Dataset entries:
$ cat src/rtl/prio_enc_pkg.sv
// Shared types and encode helpers for the pipelined priority encoder.
// Request vectors are zero-extended to MaxN bits so the helpers serve any N <= MaxN.
package prio_enc_pkg;

    localparam int unsigned MaxN = 256;
    localparam int unsigned MaxW = $clog2(MaxN);

    typedef struct packed {
        logic [MaxW-1:0] y;
        logic            any;
        logic            err_multi;
    } result_t;

    // True when more than one request bit is set.
    function automatic logic multi_hot(logic [MaxN-1:0] v);
        logic seen;
        logic multi;
        seen  = 1'b0;
        multi = 1'b0;
        for (int i = 0; i < int'(MaxN); i++) begin
            if (v[i]) begin
                multi = multi | seen;
                seen  = 1'b1;
            end
        end
        return multi;
    endfunction

    // Last match in scan order wins, so the scan direction selects the priority.
    function automatic result_t encode(logic [MaxN-1:0] v, bit msb_first);
        result_t r;
        int      j;
        r = '0;
        for (int i = 0; i < int'(MaxN); i++) begin
            j = msb_first ? i : int'(MaxN) - 1 - i;
            if (v[j]) begin
                r.y = MaxW'(j);
            end
        end
        r.any       = |v;
        r.err_multi = multi_hot(v);
        return r;
    endfunction

endpackage

$ cat src/rtl/prio_encoder_pipe_if.sv
// Request/result bundle for prio_encoder_pipe.
// err_multi/err_seen exist only when PRIO_ENC_MULTIHOT_CHK_EN is defined.
interface prio_encoder_pipe_if #(
    parameter int unsigned N = 8
);
    localparam int unsigned W = $clog2(N);

    logic         en;
    logic         in_valid;
    logic         in_ready;
    logic [N-1:0] din;
    logic         out_valid;
    logic         out_ready;
    logic [W-1:0] y;
    logic         any;
`ifdef PRIO_ENC_MULTIHOT_CHK_EN
    logic         err_multi;
    logic         err_seen;

    modport master (
        output en, in_valid, din, out_ready,
        input  in_ready, out_valid, y, any, err_multi, err_seen
    );
    modport slave (
        input  en, in_valid, din, out_ready,
        output in_ready, out_valid, y, any, err_multi, err_seen
    );
`else
    modport master (
        output en, in_valid, din, out_ready,
        input  in_ready, out_valid, y, any
    );
    modport slave (
        input  en, in_valid, din, out_ready,
        output in_ready, out_valid, y, any
    );
`endif

endinterface

$ cat src/rtl/skid_buf2.sv
// Generic 2-entry valid/ready skid buffer: output register plus one skid register.
// FIFO order, 1 item/cycle throughput, in_ready depends only on skid occupancy.
module skid_buf2 #(
    parameter int unsigned Width = 8
) (
    input  logic             clk,
    input  logic             rst_n,
    input  logic             in_valid,
    output logic             in_ready,
    input  logic [Width-1:0] in_data,
    output logic             out_valid,
    input  logic             out_ready,
    output logic [Width-1:0] out_data
);

    logic             out_valid_q, out_valid_d;
    logic [Width-1:0] out_data_q, out_data_d;
    logic             skid_valid_q, skid_valid_d;
    logic [Width-1:0] skid_data_q, skid_data_d;
    logic             push, pop;

    assign in_ready  = ~skid_valid_q;
    assign push      = in_valid & ~skid_valid_q;
    assign pop       = out_valid_q & out_ready;
    assign out_valid = out_valid_q;
    assign out_data  = out_data_q;

    always_comb begin
        out_valid_d  = out_valid_q;
        out_data_d   = out_data_q;
        skid_valid_d = skid_valid_q;
        skid_data_d  = skid_data_q;
        if (skid_valid_q) begin
            // Full: no push possible; a transfer promotes the skid entry.
            if (pop) begin
                out_data_d   = skid_data_q;
                skid_valid_d = 1'b0;
            end
        end else if (push) begin
            if (!out_valid_q || pop) begin
                out_valid_d = 1'b1;
                out_data_d  = in_data;
            end else begin
                skid_valid_d = 1'b1;
                skid_data_d  = in_data;
            end
        end else if (pop) begin
            out_valid_d = 1'b0;
        end
    end

    always_ff @(posedge clk or negedge rst_n) begin
        if (!rst_n) begin
            out_valid_q  <= 1'b0;
            out_data_q   <= '0;
            skid_valid_q <= 1'b0;
            skid_data_q  <= '0;
        end else begin
            out_valid_q  <= out_valid_d;
            out_data_q   <= out_data_d;
            skid_valid_q <= skid_valid_d;
            skid_data_q  <= skid_data_d;
        end
    end

endmodule

$ cat src/rtl/prio_encoder_pipe.sv
// N:log2(N) priority encoder with a registered, skid-buffered valid/ready output.
// Define PRIO_ENC_MULTIHOT_CHK_EN to add err_multi/err_seen multi-hot reporting.
module prio_encoder_pipe
    import prio_enc_pkg::*;
#(
    parameter int unsigned N         = 8,
    parameter bit          MSB_FIRST = 1'b1
) (
    input logic                clk,
    input logic                rst_n,
    prio_encoder_pipe_if.slave bus
);

    localparam int unsigned W = $clog2(N);
`ifdef PRIO_ENC_MULTIHOT_CHK_EN
    localparam int unsigned PW = W + 2;
`else
    localparam int unsigned PW = W + 1;
`endif

    result_t       enc;
    logic          unused_enc;
    logic [PW-1:0] payload_in;
    logic [PW-1:0] payload_out;
    logic          skid_ready;

    assign enc        = encode(MaxN'(bus.din), MSB_FIRST);
    // Upper index bits are always zero for N < MaxN.
    assign unused_enc = ^enc;

`ifdef PRIO_ENC_MULTIHOT_CHK_EN
    assign payload_in = {enc.y[W-1:0], enc.any, enc.err_multi};
`else
    assign payload_in = {enc.y[W-1:0], enc.any};
`endif

    skid_buf2 #(
        .Width(PW)
    ) u_skid (
        .clk      (clk),
        .rst_n    (rst_n),
        .in_valid (bus.in_valid & bus.en),
        .in_ready (skid_ready),
        .in_data  (payload_in),
        .out_valid(bus.out_valid),
        .out_ready(bus.out_ready),
        .out_data (payload_out)
    );

    assign bus.in_ready = bus.en & skid_ready;
    assign bus.y        = payload_out[PW-1 -: W];
    assign bus.any      = payload_out[PW-W-1];

`ifdef PRIO_ENC_MULTIHOT_CHK_EN
    logic err_seen_q, err_seen_d;

    always_comb begin
        err_seen_d = err_seen_q;
        if (bus.in_valid && bus.en && skid_ready && enc.err_multi) begin
            err_seen_d = 1'b1;
        end
    end

    always_ff @(posedge clk or negedge rst_n) begin
        if (!rst_n) begin
            err_seen_q <= 1'b0;
        end else begin
            err_seen_q <= err_seen_d;
        end
    end

    assign bus.err_multi = payload_out[0];
    assign bus.err_seen  = err_seen_q;
`endif

endmodule
$ cat src/flat_wrapper.sv
// flat-port wrapper written by rule: the top's interface ports become plain ports
module prio_encoder_pipe_flat import prio_enc_pkg::*;
#(
    parameter int unsigned N         = 8,
    parameter bit          MSB_FIRST = 1'b1
)
  (clk, rst_n, bus_en, bus_in_valid, bus_din, bus_out_ready, bus_in_ready, bus_out_valid, bus_y, bus_any);
  prio_encoder_pipe_if #(.N(N)) bus_i ();
  input logic clk;
  input logic rst_n;
  input wire logic [$bits(bus_i.en)-1:0] bus_en;
  input wire logic [$bits(bus_i.in_valid)-1:0] bus_in_valid;
  input wire logic [$bits(bus_i.din)-1:0] bus_din;
  input wire logic [$bits(bus_i.out_ready)-1:0] bus_out_ready;
  output wire logic [$bits(bus_i.in_ready)-1:0] bus_in_ready;
  output wire logic [$bits(bus_i.out_valid)-1:0] bus_out_valid;
  output wire logic [$bits(bus_i.y)-1:0] bus_y;
  output wire logic [$bits(bus_i.any)-1:0] bus_any;
  assign bus_i.en = bus_en;
  assign bus_i.in_valid = bus_in_valid;
  assign bus_i.din = bus_din;
  assign bus_i.out_ready = bus_out_ready;
  assign bus_in_ready = bus_i.in_ready;
  assign bus_out_valid = bus_i.out_valid;
  assign bus_y = bus_i.y;
  assign bus_any = bus_i.any;
  prio_encoder_pipe #(.N(N), .MSB_FIRST(MSB_FIRST)) u_core (.clk(clk), .rst_n(rst_n), .bus(bus_i));
endmodule
$ cat config.mk
export PLATFORM = sky130hd
export DESIGN_NAME = prio_encoder_pipe_flat
export DESIGN_NICKNAME = d
export VERILOG_FILES = /design/src/rtl/prio_enc_pkg.sv /design/src/rtl/prio_encoder_pipe_if.sv /design/src/rtl/skid_buf2.sv /design/src/rtl/prio_encoder_pipe.sv /design/src/flat_wrapper.sv
export SDC_FILE = /design/constraint.sdc
export NUM_CORES = 1
export LEC_CHECK = 0
export ABC_CLOCK_PERIOD_IN_PS = 1800
export CORE_MARGIN = 1.5
export CORE_UTILIZATION = 27
export DETAILED_ROUTE_END_ITERATION = 10
export PLACE_DENSITY = 0.49
export RECOVER_POWER = 25
export SYNTH_ARGS = -nofsm -noshare
export SYNTH_HDL_FRONTEND = slang
export SYNTH_SLANG_ARGS = --single-unit
$ cat constraint.sdc
create_clock -name clk -period 1.8 [get_ports clk]
set_input_delay 0.27 -clock clk [delete_from_list [all_inputs] [get_ports clk]]
set_output_delay 0.27 -clock clk [all_outputs]
set_load 0.03 [all_outputs]
==> results.ini, run 1 <==
[sta]
hold_violations = 0
tightest_slew_ns = 0.469
timing.final.max_slew_violations = 0
min_period_ns = 1.64
final.setup.tns_ns = 0
fmax_mhz = 609
layout_worst_path_cycle_share = 0.912
fin_worst_skew_ns = 0.00503
relSlewSlack = 0.686
finalSetupViolCount = 0
rsz0062_at_grt = false

[logic_synthesis]
synth_top_area_frac = 0.485
most_area_consuming_cells_after_synthesis = sky130_fd_sc_hd__dfrtp_1 (49%), sky130_fd_sc_hd__o21ai_0 (7.8%), sky130_fd_sc_hd__nand2_1 (6.6%)
mappedNetlistArea_sq_um = 515
yosys.cell_types.count = 23
synth.mux.area_fraction = 0.0728
yosys_register_bits = 10
postSynthCellCount = 55
synth_area_per_inst_sq_um = 9.37
synthesis.yosys.warnings = 0
post-synth-top-area-cell = sky130_fd_sc_hd__dfrtp_1
combinational_family_with_the_most_area_after_synthesis = simple AND/OR/NAND/NOR gates
xor_and_xnor_area_share_after_synthesis = 0
yosys.area_share.adder = 0
post_synth_and_or_nand_nor_area_fraction = 0.214
synth.net_count = 68
synth-compound-area-share = 0.172
synth-seq-area-share = 0.485

[clocking]
clock_tree.buffer_depth = 2
cts_inserted_buffers = 3
post_cts_resized = 0
clock_latency_ns = 0.27
clock_sinks = 10
post_cts.repair.setup_buffers = 0
cts_tree = yes
cts-htree-levels = 1
cts.hold.buffers_added = 0
root_buffer = sky130_fd_sc_hd__clkbuf_4
clkSlewWorstSetupHoldPaths_ns = 0.07

[critical_path]
critical_path.max_stage_delay_ns = 0.69
startpoint_type = register
crit_type = register to primary output
path_cells = clkdlybuf4s50_1
highest_fanout_seen_on_the_critical_path = 6
timing.critical_path.slowest_stage_cell = sky130_fd_sc_hd__clkdlybuf4s50_1
critPathCaptureType = primary output
worstPathBufferInverterCount = 1
worstPathRequired_ns = 1.53
critical_path_data_arrival_time_ns = 1.37
crit_family = buffers and inverters

[grt]
wire_length_of_the_first_global_routing_pass_mm = 1.90
grt_start_max_net_pins = 11
grt_pass1_vias = 477
initial_antenna_violation_count = 0
gr-usage-all-layers = 0.129
globalRouteOverflowTotal = 0

[drt]
postRouteAntennaNets = 0
detail_route.wirelength_mm = 1.13
route.vias.total = 479
detailedRoute.firstIterationViolations = 2
wl_per_cell_microns = 10.9
first_pass_iters = 4
drc_errors = 0
drt-vias-per-instance = 4.61

[floorplan]
boundaryPins = 19
fp.dieH_microns = 46.7
die_w_microns = 46.7
floorplan.initialDensity = 0.292
die-area_sq_um = 2180
core_area_sq_um = 1760
std_cell_rows = 15

[final_layout]
nets = 93
nFillCells = 192
multiInputGateArea_sq_um = 236
area_of_all_sequential_standard_cells_sq_um = 250
synthToLayoutAreaGrowth_pct = 49.3
most-common-layout-cells = sky130_fd_sc_hd__clkdlybuf4s50_1 (16), sky130_fd_sc_hd__dfrtp_1 (10), sky130_fd_sc_hd__nand2_1 (9), sky130_fd_sc_hd__o21ai_0 (8), sky130_fd_sc_hd__nor2_1 (5)
final_common_cell = sky130_fd_sc_hd__clkdlybuf4s50_1
antenna_diode_count = 0
layout.cell_area.non_filler_sq_um = 769
instances_no_fill = 104
proportion_of_layout_cells_with_a_drive_suffix_above_1 = 0.177

[power]
vdd_drop_max_v = 0.000426
cellLeakagePower_uw = 0.000331
pwr_density_cell_nw_per_um2 = 1430

[worst_hold_path]
holdCritPathClass = primary input to async pin

[status]
status = complete, no violations

[flow_run]
max_cap_viol_count = 0

[placed_design]
placed_cells_incl_taps = 100
cell_area_after_placement_sq_um = 733
hpwl_microns = 894
gp_routability_congestion = 0.642
place.port_buffers = 18

[layout make-up]
class                   count  share of cell area
clock buffers               4              0.0472
inverters                   4              0.0195
multi-input cells          40               0.307
flip-flops and latches     10               0.325
well taps                  25              0.0407
repair buffers             21               0.260
[registers in the layout, indices dropped and copies added, names as in the netlist]
name,cells
u_core.u_skid.skid_valid_q,1
u_core.u_skid.out_valid,1
u_core.u_skid.skid_data_q,4
u_core.u_skid.out_data,4
[per-layer routing]
| metal | GRT usage | vias to the layer above | routed length, microns |
|---|---|---|---|
| met4 | 0.100 | 0 | 18 |
| met2 | 0.225 | 18 | 543 |
| li1 | - | 239 | - |
| met3 | 0.0118 | 2 | 63 |
| met5 | 0 | - | 0 |
| met1 | 0.143 | 220 | 503 |
[Yosys cell counts]
cell type and instances:
sky130_fd_sc_hd__inv_1 4, sky130_fd_sc_hd__nand3_1 1, sky130_fd_sc_hd__o21ai_0 8, sky130_fd_sc_hd__a21oi_2 1
sky130_fd_sc_hd__mux2_4 1, sky130_fd_sc_hd__o22ai_1 1, sky130_fd_sc_hd__o21ai_1 1, sky130_fd_sc_hd__nand2_1 9
sky130_fd_sc_hd__and2b_2 1, sky130_fd_sc_hd__nor2b_1 1, sky130_fd_sc_hd__nand2b_1 1, sky130_fd_sc_hd__and3_1 1
sky130_fd_sc_hd__clkbuf_8 1, sky130_fd_sc_hd__nor4_2 1, sky130_fd_sc_hd__mux2_2 2, sky130_fd_sc_hd__nand3b_1 1
sky130_fd_sc_hd__a31oi_1 1, sky130_fd_sc_hd__a221oi_1 1, sky130_fd_sc_hd__nor3_1 1, sky130_fd_sc_hd__a21oi_1 1
sky130_fd_sc_hd__nor2_1 5, sky130_fd_sc_hd__o31a_1 1, sky130_fd_sc_hd__dfrtp_1 10
[kinds of logic (layout without fill, tap and decap cells)]
logic type	after synthesis	in the layout
mux	3	3
simple gates	22	22
flops	10	10
buf+inv	5	29
compound gates	15	15
[final timing paths]
check / start / slack [ns] / cells past startpoint / end
worst max-delay path: u_core.u_skid.out_valid$_DFFE_PN0P_ / 0.16 / 1 / bus_out_valid
worst min-delay path: rst_n / 0.39 / 1 / u_core.u_skid.out_data[0]$_DFFE_PN0P_
worst max register to register: u_core.u_skid.skid_valid_q$_DFF_PN0_ / 0.33 / 3 / u_core.u_skid.out_data[3]$_DFFE_PN0P_
worst min register to register: u_core.u_skid.skid_data_q[2]$_DFFE_PN0P_ / 0.48 / 2 / u_core.u_skid.skid_data_q[2]$_DFFE_PN0P_
max in group asynchronous: rst_n / 1.09 / 1 / u_core.u_skid.skid_data_q[0]$_DFFE_PN0P_
min in group clk: u_core.u_skid.skid_data_q[2]$_DFFE_PN0P_ / 0.48 / 2 / u_core.u_skid.skid_data_q[2]$_DFFE_PN0P_
[metrics by stage]
stage               total power, uW   util  hold WS (ns)  worst slack (ns)
floorplan                       717      -       -0.0256             0.319
global placement                901  0.416         0.457            0.0563
detailed placement              909  0.416         0.466            0.0515
CTS                            1120  0.436         0.342             0.136
global route                   1190  0.436         0.427            0.0687
finish                         1100  0.436         0.389             0.159
[power by group]
group          switching (uW)  internal, uW  leakage [uW]  total, uW
Combinational             251           236      0.000192        487
Sequential               80.3           330      0.000118        410
Clock                    81.9           123     0.0000210        205
Power figures use the tool's default switching activity.
==> run 2, diff against run 1 <==
GPL_ROUTABILITY_DRIVEN = 1   (was unset)
==> results of run 2 <==
Final layout, timing and power as in run 1 (identical DEF).
### src/rtl/slp_train_ctrl.sv
// slp_train_ctrl: replays a stored sample set into an slp epoch by epoch,
// counting mispredictions and decaying the learning rate until convergence or the epoch limit
module slp_train_ctrl
  import slp_train_ctrl_pkg::*;
#(
  parameter int IN = 8,
  parameter int I_PREC = 8,
  parameter int O_PREC = 8,
  parameter int R_PREC = 8,
  parameter int DEPTH = 16,
  parameter int MAX_EPOCH = 64,
  parameter logic [R_PREC-1:0] RATE_INIT = 8'h40,
  parameter int RATE_SHIFT = 1,
  parameter logic [R_PREC-1:0] RATE_MIN = 8'h01,
  localparam int EW = (MAX_EPOCH > 1) ? $clog2(MAX_EPOCH) : 1,
  localparam int CW = $clog2(DEPTH + 1),
  localparam int AW = $clog2(DEPTH),
  localparam int SW = IN * I_PREC
) (
  input  logic              clk,
  input  logic              reset_,
  input  logic              ld_valid,
  output logic              ld_ready,
  input  logic [SW-1:0]     ld_in,
  input  logic [O_PREC-1:0] ld_train,
  input  logic              clr,
  input  logic              start,
  input  logic              abort,
  output logic              busy,
  output logic              done,
  output logic              converged,
  output logic [EW-1:0]     epoch,
  output logic [CW-1:0]     err_cnt,
  output logic [SW-1:0]     slp_in,
  output logic [O_PREC-1:0] slp_train,
  output logic [R_PREC-1:0] slp_rate,
  output logic              slp_t_en,
  input  logic [O_PREC-1:0] slp_out
);
  slp_ctrl_state_t   state_q, state_d;
  logic [CW-1:0]     cnt_q, cnt_d, err_cnt_q, err_cnt_d;
  logic [AW-1:0]     idx_q, idx_d;
  logic [EW-1:0]     epoch_q, epoch_d;
  logic [SW-1:0]     slp_in_q, slp_in_d;
  logic [O_PREC-1:0] slp_train_q, slp_train_d;
  logic [R_PREC-1:0] slp_rate_q, slp_rate_d, rate_sh;
  logic              done_q, done_d, converged_q, converged_d, ld_we;
  logic [SW+O_PREC-1:0] rd_data;
  slp_train_ctrl_buf #(.DEPTH(DEPTH), .W(SW + O_PREC), .AW(AW)) u_buf (
    .clk(clk), .we(ld_we), .waddr(AW'(cnt_q)), .wdata({ld_in, ld_train}),
    .raddr(idx_q), .rdata(rd_data)
  );
  assign ld_ready  = (state_q == IDLE) && (cnt_q < CW'(DEPTH));
  assign busy      = state_q != IDLE;
  assign slp_t_en  = (state_q == EVAL) && !abort;
  assign rate_sh   = slp_rate_q >> RATE_SHIFT;
  assign done      = done_q;
  assign converged = converged_q;
  assign epoch     = epoch_q;
  assign err_cnt   = err_cnt_q;
  assign slp_in    = slp_in_q;
  assign slp_train = slp_train_q;
  assign slp_rate  = slp_rate_q;
  always_comb begin
    state_d = state_q;
    cnt_d = cnt_q;
    idx_d = idx_q;
    epoch_d = epoch_q;
    err_cnt_d = err_cnt_q;
    slp_in_d = slp_in_q;
    slp_train_d = slp_train_q;
    slp_rate_d = slp_rate_q;
    converged_d = converged_q;
    ld_we = 1'b0;
    if (abort && state_q inside {FETCH, EVAL, EPOCH_END}) begin
      state_d = IDLE;
      converged_d = 1'b0;
    end else begin
      case (state_q)
        IDLE:
          if (clr) cnt_d = '0;
          else if (start) begin
            converged_d = 1'b0;
            state_d = (cnt_q == '0) ? DONE : FETCH;
            idx_d = '0;
            epoch_d = '0;
            err_cnt_d = '0;
            slp_rate_d = (cnt_q == '0) ? slp_rate_q : RATE_INIT;
          end else if (ld_valid && ld_ready) begin
            ld_we = 1'b1;
            cnt_d = cnt_q + 1'b1;
          end
        FETCH: begin
          {slp_in_d, slp_train_d} = rd_data;
          state_d = EVAL;
        end
        EVAL: begin
          err_cnt_d = err_cnt_q + CW'(slp_out != slp_train_q);
          state_d = (CW'(idx_q) + CW'(1) == cnt_q) ? EPOCH_END : FETCH;
          idx_d = (state_d == FETCH) ? idx_q + 1'b1 : idx_q;
        end
        EPOCH_END:
          if (err_cnt_q == '0) begin
            converged_d = 1'b1;
            state_d = DONE;
          end else if (epoch_q == EW'(MAX_EPOCH - 1)) state_d = DONE;
          else begin
            epoch_d = epoch_q + 1'b1;
            idx_d = '0;
            err_cnt_d = '0;
            slp_rate_d = (rate_sh < RATE_MIN) ? RATE_MIN : rate_sh;
            state_d = FETCH;
          end
        default: state_d = IDLE;
      endcase
    end
    done_d = state_d == DONE;
  end
  always_ff @(posedge clk or negedge reset_) begin
    if (!reset_) begin
      state_q <= IDLE;
      cnt_q <= '0;
      idx_q <= '0;
      epoch_q <= '0;
      err_cnt_q <= '0;
      slp_in_q <= '0;
      slp_train_q <= '0;
      slp_rate_q <= RATE_INIT;
      done_q <= 1'b0;
      converged_q <= 1'b0;
    end else begin
      state_q <= state_d;
      cnt_q <= cnt_d;
      idx_q <= idx_d;
      epoch_q <= epoch_d;
      err_cnt_q <= err_cnt_d;
      slp_in_q <= slp_in_d;
      slp_train_q <= slp_train_d;
      slp_rate_q <= slp_rate_d;
      done_q <= done_d;
      converged_q <= converged_d;
    end
  end
endmodule

### config.mk
export PLATFORM = sky130hd
export DESIGN_NAME = slp_train_ctrl
export DESIGN_NICKNAME = d
export VERILOG_FILES = /design/src/rtl/slp_train_ctrl_pkg.sv /design/src/rtl/slp_train_ctrl_buf.sv /design/src/rtl/slp_train_ctrl.sv
export SDC_FILE = /design/constraint.sdc
export NUM_CORES = 1
export LEC_CHECK = 0
export CAP_MARGIN = 10
export CELL_PAD_IN_SITES_DETAIL_PLACEMENT = 1
export CELL_PAD_IN_SITES_GLOBAL_PLACEMENT = 2
export CORE_MARGIN = 2
export CORE_UTILIZATION = 50
export CTS_BUF_LIST = sky130_fd_sc_hd__clkbuf_8
export DETAILED_ROUTE_END_ITERATION = 8
export PLACE_DENSITY_LB_ADDON = 0.1
export SLEW_MARGIN = 20
export SYNTH_ARGS = -nofsm -noshare
export SYNTH_HDL_FRONTEND = slang
export SYNTH_HIERARCHICAL = 1
export SYNTH_SLANG_ARGS = --single-unit
### constraint.sdc
create_clock -name clk -period 18.5 [get_ports clk]
set_input_delay 3.7 -clock clk [delete_from_list [all_inputs] [get_ports clk]]
set_output_delay 3.7 -clock clk [all_outputs]
set_load 0.005 [all_outputs]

- _YOUR ASSIGNMENT_: The answer must be every line of the records that contains the word "repair".

- _YOUR RESPONSE_:
post_cts.repair.setup_buffers = 0
repair buffers             21               0.260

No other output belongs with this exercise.